Model Selection — AUCStepwiseLogit

Stepwise logistic regression that selects features by Gini improvement rather than p-values.

Why Gini instead of p-values?

P-value stepwise selection optimises for statistical inference. Gini-based selection directly maximises predictive performance — which is what you actually care about in production models.

Additional constraints for regulated environments:

max_correlation — rejects candidates correlated with already-selected features
enforce_coef_sign — rejects features whose coefficient flips sign when added (scorecard monotonicity)
use_cv — evaluate on cross-validation folds instead of a fixed validation set

Basic usage

import numpy as np
import polars as pl
from datasci_toolkit import AUCStepwiseLogit

rng = np.random.default_rng(0)
N = 2000

f0 = rng.normal(0, 1, N)
f1 = rng.normal(0, 1, N)
f2 = rng.normal(0, 1, N)
f0_clone = f0 + rng.normal(0, 0.1, N)   # nearly identical to f0
noise    = rng.normal(0, 1, N)

logit = 0.8 * f0 + 0.5 * f1 + 0.3 * f2
y = (1 / (1 + np.exp(-logit)) > rng.uniform(size=N)).astype(float)

X_train = pl.DataFrame({
    "f0": f0[:1500].tolist(), "f1": f1[:1500].tolist(),
    "f2": f2[:1500].tolist(), "f0_clone": f0_clone[:1500].tolist(),
    "noise": noise[:1500].tolist(),
})
X_val = pl.DataFrame({
    "f0": f0[1500:].tolist(), "f1": f1[1500:].tolist(),
    "f2": f2[1500:].tolist(), "f0_clone": f0_clone[1500:].tolist(),
    "noise": noise[1500:].tolist(),
})
y_train = pl.Series(y[:1500].tolist())
y_val   = pl.Series(y[1500:].tolist())

model = AUCStepwiseLogit(
    selection_method="stepwise",
    min_increase=0.002,
    max_correlation=0.8,
    max_predictors=5,
).fit(X_train, y_train, X_val=X_val, y_val=y_val)

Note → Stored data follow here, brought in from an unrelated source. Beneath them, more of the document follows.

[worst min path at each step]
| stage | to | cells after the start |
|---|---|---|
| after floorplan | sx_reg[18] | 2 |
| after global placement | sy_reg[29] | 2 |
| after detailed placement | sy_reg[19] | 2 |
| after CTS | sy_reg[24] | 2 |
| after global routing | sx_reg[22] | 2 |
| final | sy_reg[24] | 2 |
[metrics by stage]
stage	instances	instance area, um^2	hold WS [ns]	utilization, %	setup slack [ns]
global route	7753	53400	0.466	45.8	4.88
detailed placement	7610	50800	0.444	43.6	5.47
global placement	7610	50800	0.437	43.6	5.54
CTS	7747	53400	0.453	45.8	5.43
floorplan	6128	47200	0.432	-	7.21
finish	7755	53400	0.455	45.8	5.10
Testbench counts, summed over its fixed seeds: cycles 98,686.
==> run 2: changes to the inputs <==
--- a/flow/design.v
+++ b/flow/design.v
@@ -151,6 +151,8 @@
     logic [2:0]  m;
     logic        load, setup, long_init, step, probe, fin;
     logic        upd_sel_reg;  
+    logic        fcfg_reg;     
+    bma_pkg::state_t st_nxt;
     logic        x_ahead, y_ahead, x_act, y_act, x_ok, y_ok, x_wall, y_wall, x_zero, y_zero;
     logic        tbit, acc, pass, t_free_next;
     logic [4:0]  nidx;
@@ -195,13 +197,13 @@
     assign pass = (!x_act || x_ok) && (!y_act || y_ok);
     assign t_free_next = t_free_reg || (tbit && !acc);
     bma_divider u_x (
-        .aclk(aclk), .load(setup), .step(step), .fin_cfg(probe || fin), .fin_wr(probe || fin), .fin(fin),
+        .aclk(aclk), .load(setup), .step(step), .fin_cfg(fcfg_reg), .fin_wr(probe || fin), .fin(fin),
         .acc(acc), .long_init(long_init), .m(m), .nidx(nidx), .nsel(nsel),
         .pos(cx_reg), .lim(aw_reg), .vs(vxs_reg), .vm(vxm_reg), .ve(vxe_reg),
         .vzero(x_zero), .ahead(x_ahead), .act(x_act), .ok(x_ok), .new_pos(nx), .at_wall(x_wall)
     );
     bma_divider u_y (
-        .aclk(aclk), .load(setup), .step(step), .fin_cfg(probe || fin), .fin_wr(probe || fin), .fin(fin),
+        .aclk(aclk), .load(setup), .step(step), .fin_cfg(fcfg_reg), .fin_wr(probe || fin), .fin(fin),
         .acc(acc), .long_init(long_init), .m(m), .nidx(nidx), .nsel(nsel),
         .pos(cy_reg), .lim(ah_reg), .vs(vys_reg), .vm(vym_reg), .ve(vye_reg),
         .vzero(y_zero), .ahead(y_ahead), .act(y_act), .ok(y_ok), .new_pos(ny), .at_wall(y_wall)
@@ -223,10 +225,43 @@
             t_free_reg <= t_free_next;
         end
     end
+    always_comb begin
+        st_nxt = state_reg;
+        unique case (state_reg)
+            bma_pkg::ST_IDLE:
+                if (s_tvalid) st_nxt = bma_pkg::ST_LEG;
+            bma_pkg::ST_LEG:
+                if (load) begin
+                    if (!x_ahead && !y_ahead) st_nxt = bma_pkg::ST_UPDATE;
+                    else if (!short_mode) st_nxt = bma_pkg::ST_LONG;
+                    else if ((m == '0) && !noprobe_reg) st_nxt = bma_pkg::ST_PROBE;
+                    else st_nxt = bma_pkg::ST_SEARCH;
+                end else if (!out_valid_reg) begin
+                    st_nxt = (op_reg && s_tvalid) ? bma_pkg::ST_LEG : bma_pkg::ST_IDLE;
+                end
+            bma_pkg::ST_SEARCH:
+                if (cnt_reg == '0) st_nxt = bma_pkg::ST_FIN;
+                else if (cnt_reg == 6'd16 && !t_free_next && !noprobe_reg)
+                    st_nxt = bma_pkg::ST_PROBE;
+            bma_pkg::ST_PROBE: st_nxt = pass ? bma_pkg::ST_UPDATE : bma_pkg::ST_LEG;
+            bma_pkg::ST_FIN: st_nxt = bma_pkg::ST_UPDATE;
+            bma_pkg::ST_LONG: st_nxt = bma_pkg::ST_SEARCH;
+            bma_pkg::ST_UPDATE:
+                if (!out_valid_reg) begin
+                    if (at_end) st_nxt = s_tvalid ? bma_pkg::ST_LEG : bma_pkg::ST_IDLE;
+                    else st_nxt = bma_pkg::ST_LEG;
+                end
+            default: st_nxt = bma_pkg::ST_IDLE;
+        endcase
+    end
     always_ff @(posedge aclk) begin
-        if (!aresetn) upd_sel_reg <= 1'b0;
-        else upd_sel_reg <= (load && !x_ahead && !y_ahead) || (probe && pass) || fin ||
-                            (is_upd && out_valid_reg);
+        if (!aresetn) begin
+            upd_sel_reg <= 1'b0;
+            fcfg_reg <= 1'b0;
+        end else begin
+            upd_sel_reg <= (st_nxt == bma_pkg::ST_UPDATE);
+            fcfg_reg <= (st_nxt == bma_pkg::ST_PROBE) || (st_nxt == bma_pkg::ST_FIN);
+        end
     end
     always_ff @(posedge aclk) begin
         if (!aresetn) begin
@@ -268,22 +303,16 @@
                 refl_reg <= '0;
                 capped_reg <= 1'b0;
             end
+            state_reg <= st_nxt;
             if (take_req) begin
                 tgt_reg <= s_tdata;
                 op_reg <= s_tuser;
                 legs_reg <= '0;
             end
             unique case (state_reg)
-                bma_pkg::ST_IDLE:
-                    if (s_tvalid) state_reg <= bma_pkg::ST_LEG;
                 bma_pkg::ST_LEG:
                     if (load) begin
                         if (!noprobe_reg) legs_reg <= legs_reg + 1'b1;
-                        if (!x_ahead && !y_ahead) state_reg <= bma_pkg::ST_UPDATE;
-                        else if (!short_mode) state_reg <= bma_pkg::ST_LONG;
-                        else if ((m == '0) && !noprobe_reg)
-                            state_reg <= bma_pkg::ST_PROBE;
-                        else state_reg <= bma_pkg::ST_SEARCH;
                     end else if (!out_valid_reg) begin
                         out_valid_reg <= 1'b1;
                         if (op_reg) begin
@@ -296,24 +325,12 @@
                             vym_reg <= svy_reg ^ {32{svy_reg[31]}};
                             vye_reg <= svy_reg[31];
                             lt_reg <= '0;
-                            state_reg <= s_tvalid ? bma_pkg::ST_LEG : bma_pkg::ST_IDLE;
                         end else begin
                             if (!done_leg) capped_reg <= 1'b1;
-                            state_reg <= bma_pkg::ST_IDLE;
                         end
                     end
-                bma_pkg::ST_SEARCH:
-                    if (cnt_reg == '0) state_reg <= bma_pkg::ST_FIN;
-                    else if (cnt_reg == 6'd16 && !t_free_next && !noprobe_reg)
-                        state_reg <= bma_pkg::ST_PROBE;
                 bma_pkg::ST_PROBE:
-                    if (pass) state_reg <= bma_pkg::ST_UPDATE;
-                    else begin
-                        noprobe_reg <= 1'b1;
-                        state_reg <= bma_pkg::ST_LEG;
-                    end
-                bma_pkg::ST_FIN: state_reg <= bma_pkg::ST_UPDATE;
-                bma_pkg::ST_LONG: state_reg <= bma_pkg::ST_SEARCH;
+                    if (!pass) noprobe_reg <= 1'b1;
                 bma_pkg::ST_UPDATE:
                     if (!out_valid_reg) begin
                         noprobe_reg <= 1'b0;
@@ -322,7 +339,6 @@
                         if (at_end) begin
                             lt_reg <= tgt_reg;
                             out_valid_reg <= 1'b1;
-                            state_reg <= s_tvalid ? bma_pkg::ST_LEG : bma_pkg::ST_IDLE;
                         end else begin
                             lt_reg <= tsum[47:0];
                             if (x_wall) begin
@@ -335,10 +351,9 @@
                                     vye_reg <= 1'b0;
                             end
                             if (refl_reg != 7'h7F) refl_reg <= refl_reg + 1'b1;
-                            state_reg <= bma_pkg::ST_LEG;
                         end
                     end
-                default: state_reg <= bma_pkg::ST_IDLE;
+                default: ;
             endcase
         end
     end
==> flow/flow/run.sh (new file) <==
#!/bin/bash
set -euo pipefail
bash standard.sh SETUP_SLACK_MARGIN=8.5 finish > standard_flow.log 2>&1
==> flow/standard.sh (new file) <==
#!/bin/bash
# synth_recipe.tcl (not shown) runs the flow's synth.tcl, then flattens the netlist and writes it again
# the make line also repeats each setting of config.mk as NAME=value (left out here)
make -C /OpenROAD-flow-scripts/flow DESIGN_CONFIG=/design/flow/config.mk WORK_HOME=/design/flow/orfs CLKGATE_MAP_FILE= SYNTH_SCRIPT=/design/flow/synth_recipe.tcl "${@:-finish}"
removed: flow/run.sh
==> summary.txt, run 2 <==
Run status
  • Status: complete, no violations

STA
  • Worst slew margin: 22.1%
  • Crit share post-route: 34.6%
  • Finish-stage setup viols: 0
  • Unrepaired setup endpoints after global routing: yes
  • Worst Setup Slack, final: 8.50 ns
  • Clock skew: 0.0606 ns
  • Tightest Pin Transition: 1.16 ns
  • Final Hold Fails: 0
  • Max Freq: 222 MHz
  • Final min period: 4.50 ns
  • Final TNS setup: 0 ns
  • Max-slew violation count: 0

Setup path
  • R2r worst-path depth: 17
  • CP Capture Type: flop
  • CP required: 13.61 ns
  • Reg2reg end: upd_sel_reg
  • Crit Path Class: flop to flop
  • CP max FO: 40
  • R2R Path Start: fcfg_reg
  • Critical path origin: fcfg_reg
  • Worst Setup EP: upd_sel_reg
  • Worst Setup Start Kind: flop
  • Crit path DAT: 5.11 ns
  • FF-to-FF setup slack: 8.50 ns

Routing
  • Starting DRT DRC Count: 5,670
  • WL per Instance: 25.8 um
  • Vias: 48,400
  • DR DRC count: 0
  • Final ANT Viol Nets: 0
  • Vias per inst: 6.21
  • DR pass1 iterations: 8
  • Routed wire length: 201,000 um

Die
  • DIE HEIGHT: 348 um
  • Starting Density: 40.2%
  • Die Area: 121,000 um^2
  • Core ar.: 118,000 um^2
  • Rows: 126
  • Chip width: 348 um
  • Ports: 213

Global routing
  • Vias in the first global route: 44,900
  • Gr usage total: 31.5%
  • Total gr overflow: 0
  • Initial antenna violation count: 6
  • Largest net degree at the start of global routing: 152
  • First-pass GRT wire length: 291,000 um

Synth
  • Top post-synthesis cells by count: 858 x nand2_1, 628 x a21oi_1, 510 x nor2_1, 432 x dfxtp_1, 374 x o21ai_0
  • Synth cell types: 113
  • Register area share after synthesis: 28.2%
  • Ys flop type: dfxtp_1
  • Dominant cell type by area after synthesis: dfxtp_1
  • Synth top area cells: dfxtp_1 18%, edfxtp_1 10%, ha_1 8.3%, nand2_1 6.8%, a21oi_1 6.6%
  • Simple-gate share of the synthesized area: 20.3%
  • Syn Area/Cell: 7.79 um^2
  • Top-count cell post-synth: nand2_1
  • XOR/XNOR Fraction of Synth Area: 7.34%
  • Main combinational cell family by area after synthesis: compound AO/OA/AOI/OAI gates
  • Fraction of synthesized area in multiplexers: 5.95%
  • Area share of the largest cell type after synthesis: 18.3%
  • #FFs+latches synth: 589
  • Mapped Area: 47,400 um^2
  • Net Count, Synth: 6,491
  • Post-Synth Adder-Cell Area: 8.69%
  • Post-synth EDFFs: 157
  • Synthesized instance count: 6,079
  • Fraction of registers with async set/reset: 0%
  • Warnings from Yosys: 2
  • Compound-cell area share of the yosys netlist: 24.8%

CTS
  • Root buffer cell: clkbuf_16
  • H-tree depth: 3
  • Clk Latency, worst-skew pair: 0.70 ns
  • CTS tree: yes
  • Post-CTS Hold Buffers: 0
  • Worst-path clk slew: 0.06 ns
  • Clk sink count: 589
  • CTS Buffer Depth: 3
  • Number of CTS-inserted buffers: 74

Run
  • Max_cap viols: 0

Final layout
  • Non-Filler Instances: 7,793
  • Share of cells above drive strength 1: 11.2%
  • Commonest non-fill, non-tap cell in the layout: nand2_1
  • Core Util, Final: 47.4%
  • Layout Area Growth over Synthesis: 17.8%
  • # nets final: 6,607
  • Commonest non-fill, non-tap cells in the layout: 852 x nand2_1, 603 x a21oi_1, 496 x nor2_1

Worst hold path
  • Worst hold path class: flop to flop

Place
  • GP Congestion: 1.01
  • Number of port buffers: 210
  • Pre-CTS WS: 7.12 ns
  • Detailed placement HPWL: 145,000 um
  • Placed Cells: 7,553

print("Selected:", model.predictors_)
print("Validation Gini:", model.score(X_val, y_val))

f0_clone will be rejected because it is correlated > 0.8 with f0.

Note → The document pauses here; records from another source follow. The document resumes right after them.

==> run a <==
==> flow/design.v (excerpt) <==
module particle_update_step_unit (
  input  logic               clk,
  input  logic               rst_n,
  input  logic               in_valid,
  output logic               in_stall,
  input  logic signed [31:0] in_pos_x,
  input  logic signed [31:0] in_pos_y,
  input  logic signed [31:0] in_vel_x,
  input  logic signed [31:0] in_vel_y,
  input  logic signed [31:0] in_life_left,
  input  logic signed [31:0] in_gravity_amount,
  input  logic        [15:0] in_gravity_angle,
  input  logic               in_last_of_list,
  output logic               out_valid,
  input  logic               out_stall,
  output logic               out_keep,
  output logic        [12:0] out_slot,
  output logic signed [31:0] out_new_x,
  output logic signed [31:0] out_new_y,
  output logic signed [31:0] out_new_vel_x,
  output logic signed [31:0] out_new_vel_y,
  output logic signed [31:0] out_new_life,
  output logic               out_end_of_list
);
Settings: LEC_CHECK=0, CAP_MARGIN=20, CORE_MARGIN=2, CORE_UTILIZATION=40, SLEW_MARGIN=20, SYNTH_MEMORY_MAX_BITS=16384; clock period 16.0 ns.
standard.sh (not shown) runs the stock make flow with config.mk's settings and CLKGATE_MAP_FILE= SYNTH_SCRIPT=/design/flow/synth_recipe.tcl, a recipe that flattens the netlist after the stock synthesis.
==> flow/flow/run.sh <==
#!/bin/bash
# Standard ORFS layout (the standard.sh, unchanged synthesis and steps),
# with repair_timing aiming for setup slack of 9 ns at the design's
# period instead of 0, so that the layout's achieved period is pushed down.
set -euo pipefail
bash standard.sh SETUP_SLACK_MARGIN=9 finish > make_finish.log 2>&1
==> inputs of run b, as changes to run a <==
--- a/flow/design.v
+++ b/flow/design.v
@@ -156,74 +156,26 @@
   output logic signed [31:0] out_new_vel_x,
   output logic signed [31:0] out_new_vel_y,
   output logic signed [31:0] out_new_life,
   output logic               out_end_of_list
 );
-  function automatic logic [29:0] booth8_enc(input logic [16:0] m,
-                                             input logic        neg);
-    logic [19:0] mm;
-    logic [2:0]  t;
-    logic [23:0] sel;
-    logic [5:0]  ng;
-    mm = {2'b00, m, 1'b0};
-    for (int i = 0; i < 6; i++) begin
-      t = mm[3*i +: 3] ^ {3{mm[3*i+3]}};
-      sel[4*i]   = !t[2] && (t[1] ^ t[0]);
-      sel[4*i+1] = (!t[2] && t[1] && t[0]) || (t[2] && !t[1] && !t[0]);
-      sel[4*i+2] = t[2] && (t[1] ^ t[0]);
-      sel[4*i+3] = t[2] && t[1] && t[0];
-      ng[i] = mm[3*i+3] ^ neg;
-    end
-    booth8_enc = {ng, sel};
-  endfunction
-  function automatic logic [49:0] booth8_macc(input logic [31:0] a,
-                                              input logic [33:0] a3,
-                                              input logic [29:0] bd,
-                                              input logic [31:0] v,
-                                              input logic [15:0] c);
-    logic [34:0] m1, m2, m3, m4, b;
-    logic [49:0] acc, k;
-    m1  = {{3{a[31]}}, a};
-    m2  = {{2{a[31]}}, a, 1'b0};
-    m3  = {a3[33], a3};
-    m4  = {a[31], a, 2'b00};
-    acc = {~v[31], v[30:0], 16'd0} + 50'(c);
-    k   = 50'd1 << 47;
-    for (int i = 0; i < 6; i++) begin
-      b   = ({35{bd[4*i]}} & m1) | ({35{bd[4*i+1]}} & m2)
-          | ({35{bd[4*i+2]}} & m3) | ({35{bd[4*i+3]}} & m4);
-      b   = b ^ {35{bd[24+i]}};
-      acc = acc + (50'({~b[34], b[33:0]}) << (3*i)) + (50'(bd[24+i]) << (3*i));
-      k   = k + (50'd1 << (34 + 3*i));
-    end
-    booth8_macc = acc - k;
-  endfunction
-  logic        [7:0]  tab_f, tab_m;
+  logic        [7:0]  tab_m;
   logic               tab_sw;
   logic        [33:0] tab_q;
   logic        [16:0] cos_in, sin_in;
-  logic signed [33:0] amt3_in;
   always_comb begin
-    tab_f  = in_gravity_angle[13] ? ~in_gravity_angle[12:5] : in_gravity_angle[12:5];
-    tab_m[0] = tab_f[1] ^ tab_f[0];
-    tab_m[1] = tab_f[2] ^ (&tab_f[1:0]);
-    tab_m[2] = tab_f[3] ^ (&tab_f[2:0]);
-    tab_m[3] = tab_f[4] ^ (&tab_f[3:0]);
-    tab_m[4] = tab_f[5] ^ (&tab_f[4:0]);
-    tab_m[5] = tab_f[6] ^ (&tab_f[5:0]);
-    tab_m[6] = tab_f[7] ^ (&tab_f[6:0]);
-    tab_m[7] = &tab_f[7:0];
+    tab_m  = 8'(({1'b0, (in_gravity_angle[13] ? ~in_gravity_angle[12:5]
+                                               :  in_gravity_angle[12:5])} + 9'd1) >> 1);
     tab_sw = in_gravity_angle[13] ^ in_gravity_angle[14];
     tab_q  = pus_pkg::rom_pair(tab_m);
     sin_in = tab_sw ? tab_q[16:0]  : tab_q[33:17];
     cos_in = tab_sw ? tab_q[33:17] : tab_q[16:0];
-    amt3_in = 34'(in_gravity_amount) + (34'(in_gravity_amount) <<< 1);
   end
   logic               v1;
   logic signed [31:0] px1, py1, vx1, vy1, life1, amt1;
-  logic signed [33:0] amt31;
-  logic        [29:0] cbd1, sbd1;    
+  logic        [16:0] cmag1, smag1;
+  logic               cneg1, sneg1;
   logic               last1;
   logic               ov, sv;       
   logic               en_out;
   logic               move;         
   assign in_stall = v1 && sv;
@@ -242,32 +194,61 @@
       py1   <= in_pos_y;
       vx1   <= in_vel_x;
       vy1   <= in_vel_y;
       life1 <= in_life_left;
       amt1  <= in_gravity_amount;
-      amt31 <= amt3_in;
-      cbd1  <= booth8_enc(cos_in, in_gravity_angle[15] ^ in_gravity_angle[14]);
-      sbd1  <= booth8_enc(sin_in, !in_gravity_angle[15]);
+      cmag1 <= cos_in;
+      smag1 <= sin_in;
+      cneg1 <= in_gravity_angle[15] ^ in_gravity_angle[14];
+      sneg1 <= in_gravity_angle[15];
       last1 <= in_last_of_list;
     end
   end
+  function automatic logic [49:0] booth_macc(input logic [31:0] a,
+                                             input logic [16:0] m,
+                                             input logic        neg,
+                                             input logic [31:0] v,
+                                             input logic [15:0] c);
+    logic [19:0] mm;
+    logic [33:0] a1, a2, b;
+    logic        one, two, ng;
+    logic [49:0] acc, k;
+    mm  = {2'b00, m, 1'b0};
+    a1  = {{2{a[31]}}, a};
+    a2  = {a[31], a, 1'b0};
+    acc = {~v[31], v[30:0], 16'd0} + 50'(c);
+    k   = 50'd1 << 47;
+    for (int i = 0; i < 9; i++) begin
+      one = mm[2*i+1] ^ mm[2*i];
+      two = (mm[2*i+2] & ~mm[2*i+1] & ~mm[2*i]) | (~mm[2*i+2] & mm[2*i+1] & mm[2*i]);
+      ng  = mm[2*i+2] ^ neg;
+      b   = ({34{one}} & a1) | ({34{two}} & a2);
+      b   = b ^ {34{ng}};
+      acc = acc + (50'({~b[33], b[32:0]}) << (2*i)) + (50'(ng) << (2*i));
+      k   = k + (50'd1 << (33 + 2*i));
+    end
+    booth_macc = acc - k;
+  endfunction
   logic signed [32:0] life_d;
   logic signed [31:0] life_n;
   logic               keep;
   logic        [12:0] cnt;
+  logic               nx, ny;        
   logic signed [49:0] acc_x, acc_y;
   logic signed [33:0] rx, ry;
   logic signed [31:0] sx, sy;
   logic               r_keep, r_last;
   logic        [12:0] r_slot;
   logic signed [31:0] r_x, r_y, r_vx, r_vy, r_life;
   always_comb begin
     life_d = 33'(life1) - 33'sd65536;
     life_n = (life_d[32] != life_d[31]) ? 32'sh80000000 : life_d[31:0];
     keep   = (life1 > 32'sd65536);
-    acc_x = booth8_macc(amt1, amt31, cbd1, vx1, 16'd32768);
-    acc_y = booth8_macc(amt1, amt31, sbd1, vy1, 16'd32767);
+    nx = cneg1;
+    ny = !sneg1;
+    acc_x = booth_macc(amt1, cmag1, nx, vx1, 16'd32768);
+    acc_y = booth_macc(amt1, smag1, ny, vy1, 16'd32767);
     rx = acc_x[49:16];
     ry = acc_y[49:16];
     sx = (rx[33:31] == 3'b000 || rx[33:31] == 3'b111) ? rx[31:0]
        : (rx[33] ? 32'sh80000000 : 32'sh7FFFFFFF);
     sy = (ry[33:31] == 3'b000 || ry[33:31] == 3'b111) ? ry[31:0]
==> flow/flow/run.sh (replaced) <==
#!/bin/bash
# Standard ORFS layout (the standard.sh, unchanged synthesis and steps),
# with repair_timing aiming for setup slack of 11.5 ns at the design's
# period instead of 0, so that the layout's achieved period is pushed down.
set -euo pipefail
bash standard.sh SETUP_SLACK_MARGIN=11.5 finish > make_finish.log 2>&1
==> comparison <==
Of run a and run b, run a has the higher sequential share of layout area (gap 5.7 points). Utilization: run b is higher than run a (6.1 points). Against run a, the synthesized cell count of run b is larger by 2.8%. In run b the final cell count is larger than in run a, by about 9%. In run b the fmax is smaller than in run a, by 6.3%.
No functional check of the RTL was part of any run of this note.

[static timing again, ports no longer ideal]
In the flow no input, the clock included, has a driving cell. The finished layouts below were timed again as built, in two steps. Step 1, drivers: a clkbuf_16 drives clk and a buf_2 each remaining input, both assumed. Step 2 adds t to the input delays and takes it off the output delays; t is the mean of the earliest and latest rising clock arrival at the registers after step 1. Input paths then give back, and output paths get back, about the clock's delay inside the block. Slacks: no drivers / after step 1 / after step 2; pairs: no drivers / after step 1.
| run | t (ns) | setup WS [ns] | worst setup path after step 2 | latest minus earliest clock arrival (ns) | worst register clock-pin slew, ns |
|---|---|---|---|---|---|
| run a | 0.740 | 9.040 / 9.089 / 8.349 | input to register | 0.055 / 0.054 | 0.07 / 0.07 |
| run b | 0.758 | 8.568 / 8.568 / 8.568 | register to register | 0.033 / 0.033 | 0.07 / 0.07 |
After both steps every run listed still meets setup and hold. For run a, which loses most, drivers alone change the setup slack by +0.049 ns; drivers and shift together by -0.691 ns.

Inspecting selection progress

progress_ is a DataFrame logging every add/remove step.

# Rows where addrm == 0 = feature was added
print(model.progress_.filter(model.progress_["addrm"] == 0))

Coefficients

print(pl.DataFrame({
    "predictor":   model.predictors_,
    "coefficient": [round(float(c), 4) for c in model.coef_],
}))

Cross-validated selection

Pass use_cv=True to score via k-fold CV on the training set — avoids overfitting the selection to the validation set.

model_cv = AUCStepwiseLogit(
    selection_method="forward",
    min_increase=0.002,
    max_correlation=0.8,
    use_cv=True,
    cv_folds=5,
    cv_seed=42,
).fit(X_train, y_train)

print("CV-selected:", model_cv.predictors_)

Key parameters

Parameter	Default	Description
`selection_method`	`"stepwise"`	`"forward"`, `"backward"`, or `"stepwise"`
`min_increase`	`0.005`	Minimum Gini gain required to add a feature
`max_decrease`	`0.0025`	Maximum Gini drop allowed before removing a feature (stepwise)
`max_predictors`	`0`	Hard cap on number of features (0 = unlimited)
`max_correlation`	`1.0`	Reject candidates correlated above this threshold
`enforce_coef_sign`	`False`	Reject features that flip coefficient sign
`use_cv`	`False`	Score via cross-validation instead of validation set
`cv_folds`	`5`	Number of CV folds